Problem statement — Your answer must consist of exactly the lines below, starting with the line with "li1: - / 4285" and going on through the line with "a31oi_1: 5 / 0.33", and nothing else.

Information provided —
$ cat src/rtl/core/two_button_debounce_auto_repeat_top_macros.svh
// Assertion macros for the two-button debounce block
`ifndef TWO_BUTTON_DEBOUNCE_AUTO_REPEAT_TOP_MACROS_SVH
`define TWO_BUTTON_DEBOUNCE_AUTO_REPEAT_TOP_MACROS_SVH

// Check cons in the same cycle as cond
`define TBD_ASSERT_SAME(label, clk, rstn, cond, cons, msg) \
    label: assert property (@(posedge clk) disable iff (!(rstn)) (cond) |-> (cons)) \
        else $error(msg);

// Check cons in the cycle after cond
`define TBD_ASSERT_NEXT(label, clk, rstn, cond, cons, msg) \
    label: assert property (@(posedge clk) disable iff (!(rstn)) (cond) |=> (cons)) \
        else $error(msg);

`endif

$ cat src/rtl/core/tbd_pkg.sv
// Shared types and constants for the two-button debounce block
`timescale 1ns / 1ps

package tbd_pkg;

    localparam int unsigned CFG_INDEX_WIDTH = 3;
    localparam int unsigned CFG_DATA_WIDTH  = 16;
    localparam int unsigned DATA_WIDTH      = 8;

    typedef enum logic [CFG_INDEX_WIDTH-1:0] {
        REG_PRESSED_LEVEL = 3'd0,
        REG_FIRST_DELAY   = 3'd1,
        REG_SLOW_INTERVAL = 3'd2,
        REG_SECOND_DELAY  = 3'd3,
        REG_FAST_INTERVAL = 3'd4
    } cfg_reg_t;

    typedef enum logic [1:0] {
        PH_FIRST = 2'd0,
        PH_DELAY = 2'd1,
        PH_SLOW  = 2'd2,
        PH_FAST  = 2'd3
    } phase_t;

    typedef enum logic [1:0] {
        Q_UNSTABLE = 2'd0,
        Q_RELEASED = 2'd1,
        Q_PRESSED  = 2'd2
    } qual_t;

    localparam logic [CFG_DATA_WIDTH-1:0] FIRST_DELAY_RST   = 16'd100;
    localparam logic [CFG_DATA_WIDTH-1:0] SLOW_INTERVAL_RST = 16'd20;
    localparam logic [CFG_DATA_WIDTH-1:0] SECOND_DELAY_RST  = 16'd300;
    localparam logic [CFG_DATA_WIDTH-1:0] FAST_INTERVAL_RST = 16'd10;

endpackage

$ cat src/rtl/core/two_button_debounce_auto_repeat_top.sv
// Two-button debouncer with four-phase auto-repeat, one item per tick
//
// Input channel s_*: one item per tick with the raw levels of buttons A and B.
// Result channel m_*: one item per input item with a one-tick press pulse
// per button. Button A has priority; a stable release of either button, with
// neither button stably pressed, resets both repeat machines.
// Configuration: write cfg_wdata into register cfg_index while cfg_wr_en is
// high (0 pressed_level, 1 first_delay, 2 slow_interval, 3 second_delay,
// 4 fast_interval); other indexes are ignored. Write only while idle.
// The result is registered and is valid in the cycle after the item is accepted.
// Throughput: one item per cycle while m_tready is high; the qualifier, phase
// machine and counter update of both buttons sit between the state registers
// and the result register.
// Reset: both sample pairs go to level 1, phases and counters clear,
// registers take their defaults and the result register empties.
// Stall: while m_tready is low the result holds and s_tready drops once the
// result register is full; no item is lost or repeated.
`timescale 1ns / 1ps

`include "two_button_debounce_auto_repeat_top_macros.svh"

module two_button_debounce_auto_repeat_top #(
    parameter int unsigned COUNT_WIDTH = 16
) (
    input  logic                                   aclk,
    input  logic                                   aresetn,
    input  logic                                   s_tvalid,
    output logic                                   s_tready,
    input  logic [tbd_pkg::DATA_WIDTH-1:0]         s_tdata,   // pin_a, pin_b, zero fill
    output logic                                   m_tvalid,
    input  logic                                   m_tready,
    output logic [tbd_pkg::DATA_WIDTH-1:0]         m_tdata,   // press_a, press_b, zero fill
    input  logic                                   cfg_wr_en,
    input  logic [tbd_pkg::CFG_INDEX_WIDTH-1:0]    cfg_index,
    input  logic [tbd_pkg::CFG_DATA_WIDTH-1:0]     cfg_wdata
);

    localparam int unsigned CMP_WIDTH =
        (COUNT_WIDTH > tbd_pkg::CFG_DATA_WIDTH) ? COUNT_WIDTH : tbd_pkg::CFG_DATA_WIDTH;

    typedef struct packed {
        tbd_pkg::phase_t        phase;
        logic [COUNT_WIDTH-1:0] held;
        logic [COUNT_WIDTH-1:0] rep;
    } btn_t;

    typedef struct packed {
        btn_t st;
        logic pulse;
    } step_t;

    localparam btn_t BTN_CLEAR = '{phase: tbd_pkg::PH_FIRST, held: '0, rep: '0};

    logic                                pressed_level_reg;
    logic [tbd_pkg::CFG_DATA_WIDTH-1:0]  first_delay_reg;
    logic [tbd_pkg::CFG_DATA_WIDTH-1:0]  slow_interval_reg;
    logic [tbd_pkg::CFG_DATA_WIDTH-1:0]  second_delay_reg;
    logic [tbd_pkg::CFG_DATA_WIDTH-1:0]  fast_interval_reg;

    logic [1:0] samples_a_reg, samples_a_next;
    logic [1:0] samples_b_reg, samples_b_next;
    btn_t       btn_a_reg, btn_a_next;
    btn_t       btn_b_reg, btn_b_next;

    logic                           m_tvalid_reg;
    logic [tbd_pkg::DATA_WIDTH-1:0] m_tdata_reg, m_tdata_next;

    logic           s_accept;
    logic           pin_a, pin_b;
    tbd_pkg::qual_t qual_a, qual_b;
    step_t          step_a, step_b;
    logic           press_a_next, press_b_next;

    function automatic tbd_pkg::qual_t qualify(input logic prev_cur, input logic pin,
                                               input logic level);
        tbd_pkg::qual_t q;
        if (pin != prev_cur) begin
            q = tbd_pkg::Q_UNSTABLE;
        end else if (pin == level) begin
            q = tbd_pkg::Q_PRESSED;
        end else begin
            q = tbd_pkg::Q_RELEASED;
        end
        return q;
    endfunction

    function automatic step_t advance(input btn_t b,
                                      input logic [tbd_pkg::CFG_DATA_WIDTH-1:0] first_d,
                                      input logic [tbd_pkg::CFG_DATA_WIDTH-1:0] slow_i,
                                      input logic [tbd_pkg::CFG_DATA_WIDTH-1:0] second_d,
                                      input logic [tbd_pkg::CFG_DATA_WIDTH-1:0] fast_i);
        step_t                  r;
        logic [COUNT_WIDTH-1:0] held_inc;
        logic [COUNT_WIDTH-1:0] rep_inc;
        r        = '{st: b, pulse: 1'b0};
        held_inc = b.held + COUNT_WIDTH'(1);
        rep_inc  = b.rep + COUNT_WIDTH'(1);
        case (b.phase)
            tbd_pkg::PH_FIRST: begin
                r.pulse    = 1'b1;
                r.st.phase = tbd_pkg::PH_DELAY;
            end
            tbd_pkg::PH_DELAY: begin
                r.st.held = held_inc;
                if (CMP_WIDTH'(held_inc) >= CMP_WIDTH'(first_d)) begin
                    r.pulse    = 1'b1;
                    r.st.phase = tbd_pkg::PH_SLOW;
                end
            end
            tbd_pkg::PH_SLOW: begin
                r.st.held = held_inc;
                r.st.rep  = rep_inc;
                if (CMP_WIDTH'(rep_inc) == CMP_WIDTH'(slow_i)) begin
                    r.pulse  = 1'b1;
                    r.st.rep = '0;
                end
                if (CMP_WIDTH'(held_inc) >= CMP_WIDTH'(second_d)) begin
                    r.pulse    = 1'b1;
                    r.st.phase = tbd_pkg::PH_FAST;
                end
            end
            tbd_pkg::PH_FAST: begin
                r.st.held = held_inc;
                if (CMP_WIDTH'(held_inc) >= CMP_WIDTH'(fast_i)) begin
                    r.pulse   = 1'b1;
                    r.st.held = '0;
                end
            end
            default: begin
                r = '{st: b, pulse: 1'b0};
            end
        endcase
        return r;
    endfunction

    assign s_tready = !m_tvalid_reg || m_tready;
    assign s_accept = s_tvalid && s_tready;
    assign pin_a    = s_tdata[0];
    assign pin_b    = s_tdata[1];
    assign m_tvalid = m_tvalid_reg;
    assign m_tdata  = m_tdata_reg;

    always_comb begin
        samples_a_next = {samples_a_reg[0], pin_a};
        samples_b_next = {samples_b_reg[0], pin_b};
        qual_a = qualify(samples_a_reg[0], pin_a, pressed_level_reg);
        qual_b = qualify(samples_b_reg[0], pin_b, pressed_level_reg);
        step_a = advance(btn_a_reg, first_delay_reg, slow_interval_reg,
                         second_delay_reg, fast_interval_reg);
        step_b = advance(btn_b_reg, first_delay_reg, slow_interval_reg,
                         second_delay_reg, fast_interval_reg);
        btn_a_next   = btn_a_reg;
        btn_b_next   = btn_b_reg;
        press_a_next = 1'b0;
        press_b_next = 1'b0;
        if (qual_a == tbd_pkg::Q_PRESSED) begin
            btn_a_next   = step_a.st;
            btn_b_next   = BTN_CLEAR;
            press_a_next = step_a.pulse;
        end else if (qual_b == tbd_pkg::Q_PRESSED) begin
            btn_a_next   = BTN_CLEAR;
            btn_b_next   = step_b.st;
            press_b_next = step_b.pulse;
        end else if (qual_a == tbd_pkg::Q_RELEASED || qual_b == tbd_pkg::Q_RELEASED) begin
            btn_a_next = BTN_CLEAR;
            btn_b_next = BTN_CLEAR;
        end
        m_tdata_next = {{(tbd_pkg::DATA_WIDTH-2){1'b0}}, press_b_next, press_a_next};
    end

    always_ff @(posedge aclk) begin
        if (!aresetn) begin
            pressed_level_reg <= 1'b0;
            first_delay_reg   <= tbd_pkg::FIRST_DELAY_RST;
            slow_interval_reg <= tbd_pkg::SLOW_INTERVAL_RST;
            second_delay_reg  <= tbd_pkg::SECOND_DELAY_RST;
            fast_interval_reg <= tbd_pkg::FAST_INTERVAL_RST;
        end else if (cfg_wr_en) begin
            case (cfg_index)
                tbd_pkg::REG_PRESSED_LEVEL: pressed_level_reg <= cfg_wdata[0];
                tbd_pkg::REG_FIRST_DELAY:   first_delay_reg   <= cfg_wdata;
                tbd_pkg::REG_SLOW_INTERVAL: slow_interval_reg <= cfg_wdata;
                tbd_pkg::REG_SECOND_DELAY:  second_delay_reg  <= cfg_wdata;
                tbd_pkg::REG_FAST_INTERVAL: fast_interval_reg <= cfg_wdata;
                default: begin
                end
            endcase
        end
    end

    always_ff @(posedge aclk) begin
        if (!aresetn) begin
            samples_a_reg <= 2'b11;
            samples_b_reg <= 2'b11;
            btn_a_reg     <= BTN_CLEAR;
            btn_b_reg     <= BTN_CLEAR;
            m_tvalid_reg  <= 1'b0;
        end else begin
            if (s_accept) begin
                samples_a_reg <= samples_a_next;
                samples_b_reg <= samples_b_next;
                btn_a_reg     <= btn_a_next;
                btn_b_reg     <= btn_b_next;
                m_tvalid_reg  <= 1'b1;
            end else if (m_tready) begin
                m_tvalid_reg  <= 1'b0;
            end
        end
    end

    always_ff @(posedge aclk) begin
        if (s_accept) begin
            m_tdata_reg <= m_tdata_next;
        end
    end

    `TBD_ASSERT_SAME(a_one_press, aclk, aresetn, m_tvalid_reg,
        !(m_tdata_reg[0] && m_tdata_reg[1]), "both buttons pulsed in one item")
    `TBD_ASSERT_SAME(a_one_machine, aclk, aresetn, 1'b1,
        btn_a_reg.phase == tbd_pkg::PH_FIRST || btn_b_reg.phase == tbd_pkg::PH_FIRST,
        "both repeat machines active")
    `TBD_ASSERT_NEXT(a_accept_result, aclk, aresetn, s_accept, m_tvalid_reg,
        "accepted item gave no result")
    `TBD_ASSERT_NEXT(a_first_pulse, aclk, aresetn,
        s_accept && btn_a_reg.phase == tbd_pkg::PH_FIRST && qual_a == tbd_pkg::Q_PRESSED,
        m_tdata_reg[0] && btn_a_reg.phase == tbd_pkg::PH_DELAY,
        "first press of A gave no pulse")

endmodule
$ cat config.mk
export PLATFORM = sky130hd
export DESIGN_NAME = two_button_debounce_auto_repeat_top
export DESIGN_NICKNAME = d
export VERILOG_FILES = /design/src/rtl/core/tbd_pkg.sv /design/src/rtl/core/two_button_debounce_auto_repeat_top.sv
export VERILOG_INCLUDE_DIRS = /design/src /design/src/rtl/core
export SDC_FILE = /design/constraint.sdc
export NUM_CORES = 1
export LEC_CHECK = 0
export BUFFER_PORTS_ARGS = -buffer_cell sky130_fd_sc_hd__buf_2
export CAP_MARGIN = 15
export CORE_ASPECT_RATIO = 0.7
export CORE_MARGIN = 10
export CORE_UTILIZATION = 44
export CTS_BUF_LIST = sky130_fd_sc_hd__clkbuf_16
export CTS_CLUSTER_SIZE = 8
export DETAILED_ROUTE_END_ITERATION = 16
export HOLD_SLACK_MARGIN = 0.03
export PLACE_DENSITY = 0.59
export RECOVER_POWER = 25
export SLEW_MARGIN = 0
export SYNTH_ARGS = -nofsm -noshare
export SYNTH_HDL_FRONTEND = slang
export SYNTH_SLANG_ARGS = --single-unit
$ cat constraint.sdc
create_clock -name aclk -period 5.1 [get_ports aclk]
set_input_delay 0.255 -clock aclk [delete_from_list [all_inputs] [get_ports aclk]]
set_output_delay 0.255 -clock aclk [all_outputs]
set_load 0.01 [all_outputs]
==> impl_metrics.json <==
{
  "outcome": "finished with violations",
  "violations": "max-capacitance violations, max-slew violations",
  "maxCapViolCount": 1,
  "pin_count": 42,
  "yosysSeqAreaShare_pct": 29.2,
  "routabilityCongestion": 0.941,
  "ant_nets": 0,
  "cp.arrival_ns": 4.64,
  "place_inst": 1470,
  "cts_resized": 0,
  "drt_iter0_markers": 754,
  "route.vias.total": 8611,
  "cp-start-kind": "flop",
  "ys_warn_count": 0,
  "wl_per_cell_um": 18.6,
  "path_class": "reg -> reg",
  "drive_above_1_share_pct": 7.42,
  "switching_share_pct": 24.5,
  "synth.cell_area_sq_mm": 0.00953,
  "worstPathRequired_ns": 5.44,
  "die_h_um": 143,
  "design_area_sq_mm": 0.0105,
  "cts_setup_buffers": 0,
  "die_w_um": 196,
  "finalSetupTns_ns": 0,
  "synthArstFlopShare_pct": 0,
  "routed_via_density": 5.73,
  "slew_viol_final": 34,
  "cts_tree": "built",
  "instances_no_fill": 1502,
  "post-route-drc-count": 0,
  "synth-edff-count": 2,
  "worstSkewPairLatency_ns": 0.44,
  "pwr_density_cell_mw_per_mm2": 259,
  "intPower_mw": 2.05,
  "grt_max_degree": 69,
  "nFillCells": 2038,
  "grt_overflow": 0,
  "pwr-share-clk_pct": 51.3,
  "routed_wl_um": 27900,
  "synth_seq_cells": 138,
  "grt_setup_unrepaired": "no",
  "combPwrFrac_pct": 7.8,
  "grt_first_pass_wirelength_um": 43600,
  "setup_viol": 0,
  "fmax_mhz": 232,
  "hold_viol": 0,
  "grt_antenna_before_repair": 0,
  "pwr-share-seq_pct": 40.9,
  "initial_core_util_pct": 45.3,
  "worst_pin_slew_ns": 1.84,
  "cts_max_level": 4,
  "synth_ff_type": "dfxtp_1",
  "final_cell_mix": "nand2_1 (206), dfxtp_1 (136), a21oi_1 (115)",
  "final_common_cell": "nand2_1",
  "min_period_over_period_pct": 84.5,
  "synthCells": 1211,
  "antenna_cells": 0,
  "min_path_type": "in -> reg",
  "cts_root_buf": "clkbuf_16",
  "end_kind": "flop",
  "dieArea_sq_mm": 0.0280,
  "period_minus_slack_ns": 4.31,
  "firstDrtPassIters": 6,
  "clkTransAtPathRegs_ns": 0.06,
  "rows": 44,
  "crit_fanout": 9,
  "dp_hpwl_um": 21300,
  "grt_pass1_vias": 7669,
  "skew_ns": 0.0108,
  "p_switching_mw": 0.665,
  "ctsLongestPathBuffers": 2,
  "portBuffers": 29,
  "place_area_sq_mm": 0.00983,
  "core_area_sq_mm": 0.0210,
  "cts.hold.buffers_added": 0,
  "clock-sinks": 138,
  "nNetsFinal": 1355,
  "track_usage_pct": 19.5,
  "max_slew_margin_pct": -22.4,
  "cts_buffers": 17,
  "area_delta_synth_final_pct": 9.90,
  "synth_cell_types": 74,
  "synth_area_per_cell_sq_um": 7.87,
  "peakVddDrop_mv": 0.238,
  "p_leak_nw": 4.14
}
## path summary, 6_finish.rpt
path / slack [ns] / startpoint / end / depth (start not counted)
hold / removal: 0.07 / s_tvalid / m_tvalid / 3
setup reg to reg: 0.79 / btn_b_reg[16] / btn_b_reg[18] / 16
setup / recovery: 0.79 / btn_b_reg[16] / btn_b_reg[18] / 16
hold reg to reg: 0.45 / fast_interval_reg[7] / fast_interval_reg[7] / 2
## cell type report
type	instances	area, sq um	area share, %
clock buffer	18	450	4.30
clock inverter	14	200	1.91
inverter	74	278	2.65
multi-input combinational	944	6210	59.3
sequential	138	2780	26.6
tap	276	345	3.30
timing repair buffer	38	201	1.92
## through the flow
step	hold WS, ns	utilization, %	setup slack (ns)	total power [mW]
after floorplan	0.379	-	1.34	1.27
after global placement	0.442	46.8	0.989	1.34
after detailed placement	0.447	46.8	1.01	1.34
after CTS	0.0518	49.9	0.970	2.74
after global routing	0.0948	49.8	0.399	2.81
final	0.0680	49.8	0.793	2.72
## metal layers
layer / wire length (um) / vias up / GRT usage, %
li1: - / 4285 / -
met5: 0 / - / 0
met4: 240 / 0 / 4.17
met3: 2370 / 25 / 4.33
met2: 10400 / 293 / 25.3
met1: 14800 / 4008 / 30.9
## power by group through the flow
stage	combinational [mW]	clock (mW)	sequential, mW
global placement	0.207	0	1.13
detailed placement	0.208	0	1.13
finish	0.212	1.39	1.11
floorplan	0.139	0	1.13
CTS	0.210	1.42	1.11
global route	0.236	1.46	1.11
## worst max-delay path, cell delays in order, from the launching register on
cell	delay [ns]
dfxtp_1	0.49
ha_1	0.26
inv_1	0.08
nor2_1	0.17
and3_1	0.25
and3_1	0.30
nand3_1	0.12
xnor2_1	0.38
ha_1	0.34
a21o_1	0.19
a221oi_1	0.39
nand3_1	0.11
o211ai_1	0.22
nand4_1	0.35
o21ai_0	0.41
nand2_1	0.08
o31ai_1	0.06
## cells in the mapped netlist, types with 3 or more instances
cell type / number / area share, %
nor3b_1: 6 / 0.47
inv_1: 74 / 2.9
nand4_1: 29 / 1.9
a2111oi_0: 3 / 0.28
buf_1: 3 / 0.12
nor4b_1: 3 / 0.28
buf_4: 8 / 0.63
a21oi_1: 115 / 6.0
nand3b_1: 8 / 0.63
dfxtp_1: 136 / 29
buf_2: 7 / 0.37
and4_1: 4 / 0.37
mux2i_1: 4 / 0.42
a31oi_1: 5 / 0.33
and3_1: 21 / 1.4
nand2b_1: 7 / 0.46
xor2_1: 31 / 2.8
xnor2_1: 48 / 4.4
ha_1: 110 / 14
or4_1: 3 / 0.24
nor2_1: 52 / 2.0
a211oi_1: 8 / 0.63
or2_2: 3 / 0.20
o211ai_1: 14 / 1.1
or3_1: 9 / 0.59
nor4_1: 8 / 0.53
a221oi_1: 5 / 0.46
o21ai_0: 57 / 3.0
o22ai_2: 9 / 1.2
and2_1: 5 / 0.33
o31ai_1: 7 / 0.55
nor2b_1: 7 / 0.46
a21o_1: 14 / 1.1
nand3_1: 65 / 3.4
a22oi_1: 8 / 0.63
nor3_1: 10 / 0.53
nand2_1: 206 / 8.1
o22ai_1: 6 / 0.39
clkbuf_1: 40 / 1.6
o21a_1: 7 / 0.55
## cell families (layout without fill, tap and decap cells)
family / Yosys count / in the layout / share of synthesized area [%]
AOI/OAI and AO/OA: 285 / 285 / 19.0
xor gates and xnor gates: 80 / 80 / 7.50
adders and majority gates: 110 / 110 / 14.4
buffers and inverters: 134 / 144 / 5.78
DFF: 138 / 138 / 29.2
muxes: 5 / 5 / 0.538
other: 1 / 6 / 0.0394
and+or+nand+nor: 458 / 458 / 23.5
Power figures use the tool's default switching activity.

Solution for this task —
li1: - / 4285 / -
met5: 0 / - / 0
met4: 240 / 0 / 4.17
met3: 2370 / 25 / 4.33
met2: 10400 / 293 / 25.3
met1: 14800 / 4008 / 30.9
## power by group through the flow
stage	combinational [mW]	clock (mW)	sequential, mW
global placement	0.207	0	1.13
detailed placement	0.208	0	1.13
finish	0.212	1.39	1.11
floorplan	0.139	0	1.13
CTS	0.210	1.42	1.11
global route	0.236	1.46	1.11
## worst max-delay path, cell delays in order, from the launching register on
cell	delay [ns]
dfxtp_1	0.49
ha_1	0.26
inv_1	0.08
nor2_1	0.17
and3_1	0.25
and3_1	0.30
nand3_1	0.12
xnor2_1	0.38
ha_1	0.34
a21o_1	0.19
a221oi_1	0.39
nand3_1	0.11
o211ai_1	0.22
nand4_1	0.35
o21ai_0	0.41
nand2_1	0.08
o31ai_1	0.06
## cells in the mapped netlist, types with 3 or more instances
cell type / number / area share, %
nor3b_1: 6 / 0.47
inv_1: 74 / 2.9
nand4_1: 29 / 1.9
a2111oi_0: 3 / 0.28
buf_1: 3 / 0.12
nor4b_1: 3 / 0.28
buf_4: 8 / 0.63
a21oi_1: 115 / 6.0
nand3b_1: 8 / 0.63
dfxtp_1: 136 / 29
buf_2: 7 / 0.37
and4_1: 4 / 0.37
mux2i_1: 4 / 0.42
a31oi_1: 5 / 0.33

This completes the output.